[HOT TRACK]The Bee Gees One More TimeGood news for those who felt on top of the world with the high-spirited disco rhythms of "Saturday Night Fever" in the 1970s. The group that has put its ineffaceable stamp on worldwide music history, the Bee Gees, with three-and-a-half decades of songwriting and performing, is continuing its history of success with a new album, "This Is Where I Came in," to be released on Tuesday in Korea.
Looking at their impact on music, it cannot be denied there is something special about the Bee Gees. Since 1967, when their debut album came out, the Gibbs brothers have sold more than 100 million albums. The group consists of older brother Barry and fraternal twins Robin and Maurice, whose family members were all dedicated to music, including their younger brother Andy, who died in 1988 after struggling with a drug habit.

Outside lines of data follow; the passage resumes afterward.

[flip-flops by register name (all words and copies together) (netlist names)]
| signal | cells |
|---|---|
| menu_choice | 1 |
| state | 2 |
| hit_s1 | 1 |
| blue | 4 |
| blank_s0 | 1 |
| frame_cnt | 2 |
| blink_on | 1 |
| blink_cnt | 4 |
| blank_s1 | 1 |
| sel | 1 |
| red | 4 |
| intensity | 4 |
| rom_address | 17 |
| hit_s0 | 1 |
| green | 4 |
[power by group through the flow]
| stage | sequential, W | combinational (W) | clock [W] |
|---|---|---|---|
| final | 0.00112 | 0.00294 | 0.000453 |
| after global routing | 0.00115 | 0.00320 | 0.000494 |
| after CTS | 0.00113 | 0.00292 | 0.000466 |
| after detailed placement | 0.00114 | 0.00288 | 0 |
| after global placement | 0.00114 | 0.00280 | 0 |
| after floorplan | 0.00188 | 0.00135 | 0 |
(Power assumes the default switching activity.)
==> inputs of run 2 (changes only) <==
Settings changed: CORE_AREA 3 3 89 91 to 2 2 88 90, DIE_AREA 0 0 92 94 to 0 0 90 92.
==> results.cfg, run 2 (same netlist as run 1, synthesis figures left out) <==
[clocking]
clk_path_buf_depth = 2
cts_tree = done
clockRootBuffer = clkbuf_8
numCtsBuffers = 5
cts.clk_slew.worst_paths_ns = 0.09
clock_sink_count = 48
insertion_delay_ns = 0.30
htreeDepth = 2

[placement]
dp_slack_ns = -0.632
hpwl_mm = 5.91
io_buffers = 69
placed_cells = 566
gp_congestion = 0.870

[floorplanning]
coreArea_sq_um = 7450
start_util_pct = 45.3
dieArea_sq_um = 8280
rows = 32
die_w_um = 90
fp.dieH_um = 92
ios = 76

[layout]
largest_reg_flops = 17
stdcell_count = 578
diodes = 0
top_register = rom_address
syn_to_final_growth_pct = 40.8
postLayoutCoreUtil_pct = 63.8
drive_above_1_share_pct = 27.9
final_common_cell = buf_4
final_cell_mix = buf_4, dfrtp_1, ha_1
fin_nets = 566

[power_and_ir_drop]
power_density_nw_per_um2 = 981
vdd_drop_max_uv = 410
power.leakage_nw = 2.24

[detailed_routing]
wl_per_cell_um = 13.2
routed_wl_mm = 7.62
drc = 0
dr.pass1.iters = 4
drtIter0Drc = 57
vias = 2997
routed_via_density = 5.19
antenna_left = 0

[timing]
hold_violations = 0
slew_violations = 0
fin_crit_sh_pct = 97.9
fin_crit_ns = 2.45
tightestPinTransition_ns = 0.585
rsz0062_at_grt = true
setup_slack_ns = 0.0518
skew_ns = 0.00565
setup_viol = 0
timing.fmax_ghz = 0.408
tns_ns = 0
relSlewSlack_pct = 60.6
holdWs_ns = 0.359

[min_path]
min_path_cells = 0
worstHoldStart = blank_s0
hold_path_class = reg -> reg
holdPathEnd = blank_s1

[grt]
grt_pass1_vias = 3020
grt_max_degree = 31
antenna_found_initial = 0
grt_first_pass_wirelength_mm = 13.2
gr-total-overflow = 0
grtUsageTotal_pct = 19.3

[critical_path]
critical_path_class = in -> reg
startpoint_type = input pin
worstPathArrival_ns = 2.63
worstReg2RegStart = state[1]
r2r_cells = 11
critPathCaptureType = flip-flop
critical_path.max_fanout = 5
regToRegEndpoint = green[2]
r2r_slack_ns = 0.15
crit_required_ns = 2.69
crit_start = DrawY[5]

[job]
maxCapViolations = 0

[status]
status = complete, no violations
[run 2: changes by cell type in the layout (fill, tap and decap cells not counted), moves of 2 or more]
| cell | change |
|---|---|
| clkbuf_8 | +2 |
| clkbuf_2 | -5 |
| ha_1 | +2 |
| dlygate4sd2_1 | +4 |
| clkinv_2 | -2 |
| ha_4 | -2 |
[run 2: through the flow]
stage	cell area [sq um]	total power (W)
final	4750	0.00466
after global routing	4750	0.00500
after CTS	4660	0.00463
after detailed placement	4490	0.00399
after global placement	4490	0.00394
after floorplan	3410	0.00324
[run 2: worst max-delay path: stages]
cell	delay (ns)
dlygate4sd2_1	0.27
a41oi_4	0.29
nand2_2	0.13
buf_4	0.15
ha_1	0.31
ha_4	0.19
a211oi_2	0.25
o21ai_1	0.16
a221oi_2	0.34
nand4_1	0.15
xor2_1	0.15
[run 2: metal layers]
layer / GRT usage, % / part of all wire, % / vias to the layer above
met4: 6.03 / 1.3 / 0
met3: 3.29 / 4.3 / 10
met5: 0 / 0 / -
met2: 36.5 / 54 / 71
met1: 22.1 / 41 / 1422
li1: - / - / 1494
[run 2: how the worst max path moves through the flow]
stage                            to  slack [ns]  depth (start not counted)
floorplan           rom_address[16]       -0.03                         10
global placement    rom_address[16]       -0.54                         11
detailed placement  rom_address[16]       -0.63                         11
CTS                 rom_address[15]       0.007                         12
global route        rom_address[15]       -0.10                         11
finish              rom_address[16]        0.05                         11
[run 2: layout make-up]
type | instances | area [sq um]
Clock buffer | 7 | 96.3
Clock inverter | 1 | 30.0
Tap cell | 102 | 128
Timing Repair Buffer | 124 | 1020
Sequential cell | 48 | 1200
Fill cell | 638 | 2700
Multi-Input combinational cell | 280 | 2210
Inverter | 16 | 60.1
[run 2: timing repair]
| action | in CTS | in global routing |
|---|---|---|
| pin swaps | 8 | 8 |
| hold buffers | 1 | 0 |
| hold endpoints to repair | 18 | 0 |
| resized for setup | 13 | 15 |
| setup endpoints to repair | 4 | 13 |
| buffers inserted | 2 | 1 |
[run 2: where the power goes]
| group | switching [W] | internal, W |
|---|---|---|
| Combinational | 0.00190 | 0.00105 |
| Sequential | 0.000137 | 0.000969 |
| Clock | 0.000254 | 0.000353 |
## config.mk

```make
export PLATFORM = sky130hd
export DESIGN_NAME = rx_frame_parse
export DESIGN_NICKNAME = d
export VERILOG_FILES = /design/src/rtl/rx_pkg.sv /design/src/rtl/rx_frame_parse.sv
export SDC_FILE = /design/constraint.sdc
export NUM_CORES = 1
export LEC_CHECK = 0
export BUFFER_PORTS_ARGS = -buffer_cell sky130_fd_sc_hd__buf_2
export CORE_UTILIZATION = 40
export CTS_BUF_LIST = sky130_fd_sc_hd__clkbuf_2 sky130_fd_sc_hd__clkbuf_4 sky130_fd_sc_hd__clkbuf_8
export CTS_CLUSTER_SIZE = 28
export DETAILED_ROUTE_END_ITERATION = 7
export PLACE_DENSITY = 0.65
export SLEW_MARGIN = 20
export SYNTH_ARGS = -nofsm -noshare
export SYNTH_HDL_FRONTEND = slang
export SYNTH_SLANG_ARGS = --single-unit
```

## constraint.sdc

```tcl
create_clock -name clk -period 2.5 [get_ports clk]
set_clock_uncertainty 0.2 [all_clocks]
set_input_delay 0.125 -clock clk [delete_from_list [all_inputs] [get_ports clk]]
set_output_delay 0.125 -clock clk [all_outputs]
set_load 0.01 [all_outputs]
```
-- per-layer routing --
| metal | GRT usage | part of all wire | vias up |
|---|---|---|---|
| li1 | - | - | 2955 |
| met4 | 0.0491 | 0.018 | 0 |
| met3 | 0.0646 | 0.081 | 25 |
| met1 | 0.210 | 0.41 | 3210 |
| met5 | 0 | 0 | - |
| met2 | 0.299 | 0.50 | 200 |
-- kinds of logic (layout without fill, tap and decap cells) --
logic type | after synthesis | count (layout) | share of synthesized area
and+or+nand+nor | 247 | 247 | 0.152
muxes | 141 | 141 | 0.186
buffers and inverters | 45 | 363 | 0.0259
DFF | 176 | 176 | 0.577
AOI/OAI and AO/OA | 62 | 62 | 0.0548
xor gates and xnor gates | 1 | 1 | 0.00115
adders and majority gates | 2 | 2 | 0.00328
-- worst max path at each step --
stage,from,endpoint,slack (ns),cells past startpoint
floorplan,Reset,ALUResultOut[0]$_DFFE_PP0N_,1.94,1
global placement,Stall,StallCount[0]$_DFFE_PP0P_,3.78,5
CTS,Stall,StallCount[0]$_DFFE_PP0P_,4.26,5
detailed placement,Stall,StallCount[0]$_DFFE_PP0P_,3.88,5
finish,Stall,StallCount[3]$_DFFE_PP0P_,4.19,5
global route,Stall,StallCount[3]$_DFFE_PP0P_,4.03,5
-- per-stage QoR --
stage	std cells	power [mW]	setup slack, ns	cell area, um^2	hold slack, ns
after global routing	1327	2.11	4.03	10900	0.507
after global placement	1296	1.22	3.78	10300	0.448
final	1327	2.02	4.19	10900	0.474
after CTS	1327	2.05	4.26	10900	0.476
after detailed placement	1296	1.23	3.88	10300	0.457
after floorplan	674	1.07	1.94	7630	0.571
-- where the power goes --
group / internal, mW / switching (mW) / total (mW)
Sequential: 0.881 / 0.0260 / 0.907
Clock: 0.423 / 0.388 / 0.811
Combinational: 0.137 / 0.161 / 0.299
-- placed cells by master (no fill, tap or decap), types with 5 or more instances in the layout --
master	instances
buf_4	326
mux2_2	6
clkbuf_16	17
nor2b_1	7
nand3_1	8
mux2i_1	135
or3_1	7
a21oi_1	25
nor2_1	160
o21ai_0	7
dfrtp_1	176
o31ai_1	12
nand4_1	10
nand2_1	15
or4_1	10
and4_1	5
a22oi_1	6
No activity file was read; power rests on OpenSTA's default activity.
`config.mk`:
```
export PLATFORM = sky130hd
export DESIGN_NAME = instruction_fetch
export DESIGN_NICKNAME = d
export VERILOG_FILES = /design/src/rtl/instruction_fetch.sv
export SDC_FILE = /design/constraint.sdc
export NUM_CORES = 1
export LEC_CHECK = 0
export CAP_MARGIN = 15
export CORE_ASPECT_RATIO = 2
export CORE_MARGIN = 5
export CORE_UTILIZATION = 32
export CTS_CLUSTER_SIZE = 40
export DETAILED_ROUTE_END_ITERATION = 8
export PLACE_DENSITY = 0.86
export SETUP_SLACK_MARGIN = 0.5
export SLEW_MARGIN = 5
export SYNTH_ARGS = -nofsm -noshare
export SYNTH_HDL_FRONTEND = slang
export SYNTH_SLANG_ARGS = --single-unit
```
`constraint.sdc`:
```
create_clock -name clk -period 3.75 [get_ports clk]
set_clock_uncertainty 0.15 [all_clocks]
set_input_delay 0.9375 -clock clk [delete_from_list [all_inputs] [get_ports clk]]
set_output_delay 0.9375 -clock clk [all_outputs]
set_load 0.1 [all_outputs]
```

The Bee Gees had the rare honor of being inducted into both the Songwriters' Hall of Fame (1994) and Rock'n'Roll Hall of Fame (1997). They have also been nominated 16 times for Grammy Awards, winning seven.
The Bee Gees were disco music trendsetters in the 1970s. Now in their mid-50s, they refuse to remain mere legends consigned to history. They want to contribute something more.
In this new release, they have found a new path in pace with new musical trends. They have incorporated tastes of new musical genres, such as soul, into their trademark lilting, powerful vocals giving life to notable songwriting.
The title track, "This Is Where I Came in," is explosive, with sophisticated melody and vocals. Other tracks, such as "She Keeps on Coming," with a touch of soul, and "Sacred Trust," sung in whispery vocals, are worthy of attention. Robin Gibbs said, "We tried something different."
Whether the new direction taken in these 12 tracks results in an album as powerful and distinctive as their previous releases is debatable. In their zeal to adopt the new, this album may strike some as missing the special Bee Gees touch.
But the band stands by their creation. Barry Gibb said earnestly: "This album is us. It's very honest, and it reflects our feelings about everything that's happened to us in the past years."
The Korean music scene has something to learn from these veterans. Who else can prompt middle-aged audiences to scramble for tickets and dance the night away like teenagers 35 years after they first inspired us to tap our feet?
"This album is us. . . .
It reflects our feelings about everything that's happened to us in the past," says Barry Gibbs.